Items from a data source:
- Opening Delimiter -

<file path="src/rtl/uart_dma_sched_if.sv">
// APB master bus between the DMA scheduler and the UART register block.
interface uart_dma_sched_if;
  logic        m_psel;
  logic        m_penable;
  logic        m_pwrite;
  logic [31:0] m_paddr;
  logic [31:0] m_pwdata;
  logic [3:0]  m_pstrb;
  logic [2:0]  m_pprot;
  logic [31:0] m_prdata;
  logic        m_pready;
  logic        m_pslverr;

  modport master (
    output m_psel, m_penable, m_pwrite, m_paddr, m_pwdata, m_pstrb, m_pprot,
    input  m_prdata, m_pready, m_pslverr
  );

  modport slave (
    input  m_psel, m_penable, m_pwrite, m_paddr, m_pwdata, m_pstrb, m_pprot,
    output m_prdata, m_pready, m_pslverr
  );
endinterface

</file>
<file path="src/rtl/uart_dma_sched.sv">
// DMA scheduler for the UART: round-robin TX/RX arbitration, one APB access
// per byte, per-channel byte counters, ack holdoff and sink push stage.
module uart_dma_sched #(
  parameter logic [31:0] BASE_ADDR   = 32'hC3000000,
  parameter logic [31:0] TX_OFFSET   = 32'h44,
  parameter logic [31:0] RX_OFFSET   = 32'h34,
  parameter int          CNT_W       = 16,
  parameter int          ACK_HOLDOFF = 2
) (
  input  logic             pclk,
  input  logic             prst,
  input  logic             tx_start,
  input  logic [CNT_W-1:0] tx_len,
  input  logic             rx_start,
  input  logic [CNT_W-1:0] rx_len,
  input  logic             src_valid,
  input  logic [7:0]       src_data,
  output logic             src_ready,
  output logic             snk_valid,
  output logic [7:0]       snk_data,
  input  logic             snk_ready,
  input  logic             dma_tx_req,
  input  logic             dma_rx_req,
  output logic             dma_tx_acka,
  output logic             dma_rx_acka,
  uart_dma_sched_if.master apb,
  output logic             busy,
  output logic             tx_done,
  output logic             rx_done,
  output logic             err
);

  localparam int HO_W = (ACK_HOLDOFF < 1) ? 1 : $clog2(ACK_HOLDOFF + 1);
  localparam logic [31:0] TX_ADDR = BASE_ADDR + TX_OFFSET;
  localparam logic [31:0] RX_ADDR = BASE_ADDR + RX_OFFSET;

  typedef enum logic [2:0] {
    ST_IDLE,
    ST_SETUP,
    ST_ACCESS,
    ST_ACK,
    ST_PUSH
  } state_t;

  state_t state_reg, state_next;

  // Channel index 0 = TX, 1 = RX throughout.
  logic             chan_reg;      // channel currently granted
  logic             last_rx_reg;   // last grant went to RX
  logic [7:0]       byte_reg;      // TX byte to write or RX byte read back
  logic             xfer_err_reg;  // current byte hit a slave error
  logic             err_reg;

  logic [CNT_W-1:0] rem_reg [2];
  logic [HO_W-1:0]  ho_reg  [2];
  logic [1:0]       start_vec;
  logic [CNT_W-1:0] len_vec [2];

  logic tx_elig, rx_elig, grant_any, grant_rx;
  logic access_done, slv_err_hit, ack_cycle;

  assign start_vec  = {rx_start, tx_start};
  assign len_vec[0] = tx_len;
  assign len_vec[1] = rx_len;

  assign tx_elig   = dma_tx_req && (rem_reg[0] != '0) && src_valid && (ho_reg[0] == '0);
  assign rx_elig   = dma_rx_req && (rem_reg[1] != '0) && (ho_reg[1] == '0);
  assign grant_any = tx_elig || rx_elig;
  // On a tie the channel that was not granted last wins.
  assign grant_rx  = rx_elig && (!tx_elig || !last_rx_reg);

  assign access_done = (state_reg == ST_ACCESS) && apb.m_pready;
  assign slv_err_hit = access_done && apb.m_pslverr;
  assign ack_cycle   = (state_reg == ST_ACK);

  // State register.
  always_ff @(posedge pclk) begin
    if (prst) state_reg <= ST_IDLE;
    else      state_reg <= state_next;
  end

  // Next-state logic.
  always_comb begin
    state_next = state_reg;
    case (state_reg)
      ST_IDLE:   if (grant_any) state_next = ST_SETUP;
      ST_SETUP:  state_next = ST_ACCESS;
      ST_ACCESS: if (apb.m_pready) state_next = ST_ACK;
      ST_ACK:    state_next = (chan_reg && !xfer_err_reg) ? ST_PUSH : ST_IDLE;
      ST_PUSH:   if (snk_ready) state_next = ST_IDLE;
      default:   state_next = ST_IDLE;
    endcase
  end

  // Grant bookkeeping, byte capture and error tracking.
  always_ff @(posedge pclk) begin
    if (prst) begin
      chan_reg     <= 1'b0;
      last_rx_reg  <= 1'b0;
      byte_reg     <= 8'h00;
      xfer_err_reg <= 1'b0;
      err_reg      <= 1'b0;
    end else begin
      if (state_reg == ST_IDLE && grant_any) begin
        chan_reg     <= grant_rx;
        last_rx_reg  <= grant_rx;
        xfer_err_reg <= 1'b0;
        if (!grant_rx) byte_reg <= src_data;
      end
      if (access_done) begin
        if (chan_reg) byte_reg <= apb.m_prdata[7:0];
        if (apb.m_pslverr) begin
          xfer_err_reg <= 1'b1;
          err_reg      <= 1'b1;
        end
      end
    end
  end

  // Per-channel remaining count and post-ack holdoff.
  genvar gi;
  generate
    for (gi = 0; gi < 2; gi++) begin : g_chan
      logic is_mine;
      assign is_mine = (chan_reg == 1'(gi));

      // Remaining bytes: error clears, ack decrements, start loads only when idle-at-zero.
      always_ff @(posedge pclk) begin
        if (prst)
          rem_reg[gi] <= '0;
        else if (slv_err_hit && is_mine)
          rem_reg[gi] <= '0;
        else if (ack_cycle && is_mine && !xfer_err_reg && rem_reg[gi] != '0)
          rem_reg[gi] <= rem_reg[gi] - CNT_W'(1);
        else if (start_vec[gi] && rem_reg[gi] == '0 && len_vec[gi] != '0)
          rem_reg[gi] <= len_vec[gi];
      end

      // Holdoff reloads on this channel's ack and otherwise counts down to zero.
      always_ff @(posedge pclk) begin
        if (prst)
          ho_reg[gi] <= '0;
        else if (ack_cycle && is_mine)
          ho_reg[gi] <= HO_W'(ACK_HOLDOFF);
        else if (ho_reg[gi] != '0)
          ho_reg[gi] <= ho_reg[gi] - HO_W'(1);
      end
    end
  endgenerate

  // Output decode from state, granted channel and captured byte.
  always_comb begin
    apb.m_psel    = 1'b0;
    apb.m_penable = 1'b0;
    apb.m_pwrite  = 1'b0;
    apb.m_paddr   = 32'h0;
    apb.m_pwdata  = 32'h0;
    apb.m_pstrb   = 4'h0;
    apb.m_pprot   = 3'b000;
    src_ready     = 1'b0;
    snk_valid     = 1'b0;
    snk_data      = 8'h00;
    dma_tx_acka   = 1'b0;
    dma_rx_acka   = 1'b0;
    tx_done       = 1'b0;
    rx_done       = 1'b0;
    case (state_reg)
      ST_IDLE: src_ready = grant_any && !grant_rx;
      ST_SETUP, ST_ACCESS: begin
        apb.m_psel    = 1'b1;
        apb.m_penable = (state_reg == ST_ACCESS);
        if (!chan_reg) begin
          apb.m_pwrite = 1'b1;
          apb.m_paddr  = TX_ADDR;
          apb.m_pwdata = {24'h0, byte_reg};
          apb.m_pstrb  = 4'h1;
        end else begin
          apb.m_paddr  = RX_ADDR;
        end
      end
      ST_ACK: begin
        dma_tx_acka = !chan_reg;
        dma_rx_acka = chan_reg;
        tx_done     = !chan_reg && !xfer_err_reg && (rem_reg[0] == CNT_W'(1));
        rx_done     = chan_reg && !xfer_err_reg && (rem_reg[1] == CNT_W'(1));
      end
      ST_PUSH: begin
        snk_valid = 1'b1;
        snk_data  = byte_reg;
      end
      default: ;
    endcase
  end

  assign busy = (state_reg != ST_IDLE);
  assign err  = err_reg;

endmodule

</file>
<file path="src/flat_wrapper.sv">
// flat-port wrapper written by rule: the top's interface ports become plain ports
module uart_dma_sched_flat 
#(
  parameter logic [31:0] BASE_ADDR   = 32'hC3000000,
  parameter logic [31:0] TX_OFFSET   = 32'h44,
  parameter logic [31:0] RX_OFFSET   = 32'h34,
  parameter int          CNT_W       = 16,
  parameter int          ACK_HOLDOFF = 2
)
  (pclk, prst, tx_start, tx_len, rx_start, rx_len, src_valid, src_data, src_ready, snk_valid, snk_data, snk_ready, dma_tx_req, dma_rx_req, dma_tx_acka, dma_rx_acka, busy, tx_done, rx_done, err, apb_m_psel, apb_m_penable, apb_m_pwrite, apb_m_paddr, apb_m_pwdata, apb_m_pstrb, apb_m_pprot, apb_m_prdata, apb_m_pready, apb_m_pslverr);
  uart_dma_sched_if apb_i ();
  input  logic pclk;
  input  logic prst;
  input  logic tx_start;
  input  logic [CNT_W-1:0] tx_len;
  input  logic rx_start;
  input  logic [CNT_W-1:0] rx_len;
  input  logic src_valid;
  input  logic [7:0] src_data;
  output logic src_ready;
  output logic snk_valid;
  output logic [7:0] snk_data;
  input  logic snk_ready;
  input  logic dma_tx_req;
  input  logic dma_rx_req;
  output logic dma_tx_acka;
  output logic dma_rx_acka;
  output logic busy;
  output logic tx_done;
  output logic rx_done;
  output logic err;
  output wire logic [$bits(apb_i.m_psel)-1:0] apb_m_psel;
  output wire logic [$bits(apb_i.m_penable)-1:0] apb_m_penable;
  output wire logic [$bits(apb_i.m_pwrite)-1:0] apb_m_pwrite;
  output wire logic [$bits(apb_i.m_paddr)-1:0] apb_m_paddr;
  output wire logic [$bits(apb_i.m_pwdata)-1:0] apb_m_pwdata;
  output wire logic [$bits(apb_i.m_pstrb)-1:0] apb_m_pstrb;
  output wire logic [$bits(apb_i.m_pprot)-1:0] apb_m_pprot;
  input wire logic [$bits(apb_i.m_prdata)-1:0] apb_m_prdata;
  input wire logic [$bits(apb_i.m_pready)-1:0] apb_m_pready;
  input wire logic [$bits(apb_i.m_pslverr)-1:0] apb_m_pslverr;
  assign apb_m_psel = apb_i.m_psel;
  assign apb_m_penable = apb_i.m_penable;
  assign apb_m_pwrite = apb_i.m_pwrite;
  assign apb_m_paddr = apb_i.m_paddr;
  assign apb_m_pwdata = apb_i.m_pwdata;
  assign apb_m_pstrb = apb_i.m_pstrb;
  assign apb_m_pprot = apb_i.m_pprot;
  assign apb_i.m_prdata = apb_m_prdata;
  assign apb_i.m_pready = apb_m_pready;
  assign apb_i.m_pslverr = apb_m_pslverr;
  uart_dma_sched #(.BASE_ADDR(BASE_ADDR), .TX_OFFSET(TX_OFFSET), .RX_OFFSET(RX_OFFSET), .CNT_W(CNT_W), .ACK_HOLDOFF(ACK_HOLDOFF)) u_core (.pclk(pclk), .prst(prst), .tx_start(tx_start), .tx_len(tx_len), .rx_start(rx_start), .rx_len(rx_len), .src_valid(src_valid), .src_data(src_data), .src_ready(src_ready), .snk_valid(snk_valid), .snk_data(snk_data), .snk_ready(snk_ready), .dma_tx_req(dma_tx_req), .dma_rx_req(dma_rx_req), .dma_tx_acka(dma_tx_acka), .dma_rx_acka(dma_rx_acka), .apb(apb_i), .busy(busy), .tx_done(tx_done), .rx_done(rx_done), .err(err));
endmodule
</file>
<file path="config.mk">
export PLATFORM = sky130hd
export DESIGN_NAME = uart_dma_sched_flat
export DESIGN_NICKNAME = d
export VERILOG_FILES = /design/src/rtl/uart_dma_sched_if.sv /design/src/rtl/uart_dma_sched.sv /design/src/flat_wrapper.sv
export SDC_FILE = /design/constraint.sdc
export NUM_CORES = 1
export LEC_CHECK = 0
export CORE_MARGIN = 3
export CORE_UTILIZATION = 38
export CTS_CLUSTER_SIZE = 16
export DETAILED_ROUTE_END_ITERATION = 12
export GPL_TIMING_DRIVEN = 0
export PLACE_DENSITY = 0.78
export SLEW_MARGIN = 20
export SYNTH_ARGS = -nofsm -noshare
export SYNTH_HDL_FRONTEND = slang
export SYNTH_SLANG_ARGS = --single-unit
</file>
<file path="constraint.sdc">
create_clock -name pclk -period 2.21 [get_ports pclk]
set_clock_uncertainty 0.1 [all_clocks]
set_input_delay 0.3315 -clock pclk [delete_from_list [all_inputs] [get_ports pclk]]
set_output_delay 0.3315 -clock pclk [all_outputs]
set_load 0.01 [all_outputs]
</file>
==> flow_results.xml <==
<?xml version="1.0" encoding="UTF-8"?>
<metrics>
  <group name="setup_path">
    <metric name="cp-start-kind" unit="">flip-flop</metric>
    <metric name="critPathRequiredTime" unit="ns">1.78</metric>
    <metric name="worst_path_max_fanout" unit="">5</metric>
    <metric name="timing.critical_path.arrival" unit="ns">1.99</metric>
    <metric name="setup.worst_path.end_class" unit="">output port</metric>
    <metric name="critical_path_class" unit="">flip-flop to output port</metric>
  </group>
  <group name="power_and_ir_drop">
    <metric name="pwr-share-seq" unit="">0.322</metric>
    <metric name="power.clock.fraction" unit="">0.201</metric>
    <metric name="p_per_area" unit="nW/um^2">655</metric>
    <metric name="power.internal" unit="mW">2.65</metric>
    <metric name="power.leakage" unit="nW">2.72</metric>
    <metric name="switchingPower" unit="mW">1.35</metric>
    <metric name="sw_frac_of_total" unit="">0.337</metric>
    <metric name="peakVddDrop" unit="V">0.000384</metric>
    <metric name="pwr-share-comb" unit="">0.477</metric>
  </group>
  <group name="synthesis">
    <metric name="synth_top_cell_by_area" unit="">edfxtp_1</metric>
    <metric name="synth_seq_area_share" unit="">0.361</metric>
    <metric name="yosysTopAreaCellShare" unit="">0.287</metric>
    <metric name="count_of_synthesis_stage_warnings_from_yosys" unit="">0</metric>
    <metric name="synth.avg_cell_area" unit="sq um">9.28</metric>
    <metric name="post_synth_main_area_contributors" unit="">edfxtp_1 (29%), buf_4 (12%), dfxtp_1 (7.4%), nor2_1 (4.0%), xnor2_1 (3.7%)</metric>
    <metric name="synth_area" unit="sq um">3770</metric>
    <metric name="count_of_flip_flops_with_a_built_in_enable_after_synthesis" unit="">36</metric>
    <metric name="yosys.cell_types.count" unit="">59</metric>
    <metric name="asyncSetResetFlopFracSynth" unit="">0</metric>
    <metric name="ys_seq_elements" unit="">50</metric>
    <metric name="yosys-top-cells-count" unit="">buf_4 (62), nor2_1 (40), edfxtp_1 (36)</metric>
    <metric name="synth_most_common_cell" unit="">buf_4</metric>
    <metric name="synth_instances" unit="">406</metric>
    <metric name="synth_top_flop_cell" unit="">edfxtp_1</metric>
  </group>
  <group name="outcome">
    <metric name="failed_checks" unit="">negative setup slack</metric>
    <metric name="outcome" unit="">complete, but fails checks</metric>
  </group>
  <group name="grt">
    <metric name="wire_length_of_the_first_global_routing_pass" unit="mm">17.6</metric>
    <metric name="grt_start_max_net_pins" unit="">17</metric>
    <metric name="gr-usage-all-layers" unit="">0.190</metric>
    <metric name="initial_antenna_violation_count" unit="">0</metric>
    <metric name="first_global_vias" unit="">3603</metric>
    <metric name="grt.overflow.total" unit="">0</metric>
  </group>
  <group name="sta">
    <metric name="timing.hold.ws" unit="ns">0.297</metric>
    <metric name="setup_ws" unit="ns">-0.213</metric>
    <metric name="hold_viol" unit="">0</metric>
    <metric name="max_freq" unit="GHz">0.413</metric>
    <metric name="setup_viol" unit="">34</metric>
    <metric name="timing.setup.tns" unit="ns">-1.68</metric>
    <metric name="rsz0062_at_grt" unit="">yes</metric>
    <metric name="period_share" unit="">1.10</metric>
    <metric name="slew_viol_final" unit="">0</metric>
    <metric name="worstMarginPinSlew" unit="ns">0.590</metric>
    <metric name="finalCriticalPeriod" unit="ns">2.42</metric>
    <metric name="timing.slew.headroom" unit="">0.605</metric>
  </group>
  <group name="cells_and_area">
    <metric name="largest_register_ffs" unit="">32</metric>
    <metric name="seq_area" unit="sq um">1370</metric>
    <metric name="syn2layout_area_growth" unit="%">62.2</metric>
    <metric name="utilization" unit="">0.646</metric>
    <metric name="finalNetCount" unit="">701</metric>
    <metric name="antennaDiodeCount" unit="">0</metric>
    <metric name="drive_above_1_share" unit="">0.369</metric>
    <metric name="area_taken_by_multi_input_logic_gates" unit="sq um">2430</metric>
    <metric name="final.fill_count" unit="">741</metric>
  </group>
  <group name="floorplan">
    <metric name="die-height" unit="um">106</metric>
    <metric name="fp.dieArea" unit="sq um">11100</metric>
    <metric name="die_width" unit="um">106</metric>
    <metric name="initial_utilization" unit="">0.398</metric>
    <metric name="placement_rows" unit="">35</metric>
    <metric name="core_area" unit="sq um">9460</metric>
    <metric name="io_pins" unit="">172</metric>
  </group>
  <group name="place">
    <metric name="place_hpwl" unit="mm">7.64</metric>
    <metric name="io_buffer_count" unit="">92</metric>
    <metric name="pre_cts_ws" unit="ns">-0.819</metric>
    <metric name="finalWeightedCongestion" unit="">0.927</metric>
  </group>
  <group name="routing">
    <metric name="detail_route.wl_per_cell" unit="um">16.3</metric>
    <metric name="routed-via-count" unit="">3758</metric>
    <metric name="route.detailed.vias_per_inst" unit="">5.06</metric>
    <metric name="routed_wl" unit="mm">12.1</metric>
    <metric name="drtAntennaViolNets" unit="">0</metric>
    <metric name="drcViolationCount" unit="">0</metric>
    <metric name="dr.pass1.iters" unit="">5</metric>
    <metric name="detail_route.iter0.violations" unit="">214</metric>
  </group>
  <group name="clock_network">
    <metric name="clock_latency" unit="ns">0.30</metric>
    <metric name="cts.reportedPaths.clkPinSlew" unit="ns">0.10</metric>
    <metric name="cts-root-to-sink-buffers" unit="">2</metric>
    <metric name="holdBufCountCts" unit="">0</metric>
    <metric name="numClockSinks" unit="">50</metric>
    <metric name="cts_root_buffer" unit="">clkbuf_8</metric>
    <metric name="clock_tree_from_tritoncts" unit="">yes</metric>
    <metric name="cts_buffers" unit="">5</metric>
    <metric name="htree_levels" unit="">2</metric>
  </group>
  <group name="min_path">
    <metric name="hold_class" unit="">input pin to flip-flop</metric>
  </group>
  <group name="flow_run">
    <metric name="max_cap_viol_count" unit="">0</metric>
  </group>
</metrics>
[final timing paths]
check	cells past startpoint	slack [ns]	from	endpoint
hold reg to reg	2	0.39	u_core.byte_reg[5]	u_core.byte_reg[5]
hold / removal	3	0.30	tx_len[5]	u_core.rem_reg[0][5]
setup reg to reg	6	-0.10	u_core.rem_reg[0][1]	u_core.rem_reg[0][15]
setup / recovery	9	-0.21	u_core.rem_reg[0][1]	src_ready
[power by group through the flow]
stage               Combinational [mW]  Clock [mW]  Sequential (mW)
floorplan                        0.904           0             1.25
global placement                  1.46           0             1.27
detailed placement                1.50           0             1.28
CTS                               1.77       0.816             1.27
global route                      2.05       0.847             1.30
finish                            1.91       0.803             1.29
[final cells by class]
cell class                 count  area share
buffer                        73      0.0928
inverter                      14     0.00860
multi-input combinational    319       0.398
tap                          129      0.0264
clock inverter                 2     0.00983
clock buffer                   6      0.0135
sequential                    50       0.224
timing repair buffer         149       0.227
[kinds of logic (layout without fill, tap and decap cells)]
| kind of cell | after synthesis | in the layout | share of synthesized area |
|---|---|---|---|
| AO/OA/AOI/OAI | 59 | 59 | 0.135 |
| XOR/XNOR | 26 | 26 | 0.0604 |
| adder cells (fa/ha/maj) | 7 | 7 | 0.0232 |
| buffers and inverters | 92 | 244 | 0.161 |
| flip-flops | 50 | 50 | 0.361 |
| other | 1 | 54 | 0.000995 |
| AND/OR/NAND/NOR | 171 | 173 | 0.258 |
[stage by stage]
stage                     std cells  total power [mW]  cell area [sq um]
after floorplan                 459              2.15               3990
after global placement          680              2.73               5070
after detailed placement        680              2.78               5070
after CTS                       719              3.86               5670
after global routing            742              4.19               6110
final                           742              4.00               6110
[per-layer routing]
layer | GRT usage | share of wire | vias up
met5 | 0 | 0 | -
met4 | 0.0537 | 0.026 | 0
met3 | 0.0398 | 0.071 | 39
met2 | 0.337 | 0.52 | 191
met1 | 0.232 | 0.38 | 1760
li1 | - | - | 1768
[cell usage in the layout, fill, tap and decap left out, types with 12 or more instances in the layout]
cell type        count
conb_1              54
clkdlybuf4s50_1     45
dlygate4sd2_1       18
nor2_1              38
edfxtp_1            36
buf_4              106
xnor2_1             15
clkbuf_2            12
nand2_1             33
buf_6               14
and2_1              18
[worst max-delay path, cell delays in order (launching register included)]
cell      delay (ns)
edfxtp_1        0.43
inv_2           0.11
ha_4            0.14
nor3b_4         0.23
and4_1          0.24
buf_6           0.13
nor3_4          0.05
and2_4          0.14
buf_6           0.11
buf_6           0.11
[what timing repair did]
| action | in CTS | in global routing |
|---|---|---|
| gates cloned | 2 | 4 |
| pin swaps | 17 | 33 |
| setup endpoints to repair | 107 | 90 |
| resized for setup | 104 | 83 |
| setup buffers | 33 | 22 |
No activity file was read; power rests on OpenSTA's default activity.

- Closing Delimiter -

WHAT YOU NEED TO DO: From the entries, report every line in which the string "constraint" occurs.

EXPECTED OUTPUT:
export SDC_FILE = /design/constraint.sdc
<file path="constraint.sdc">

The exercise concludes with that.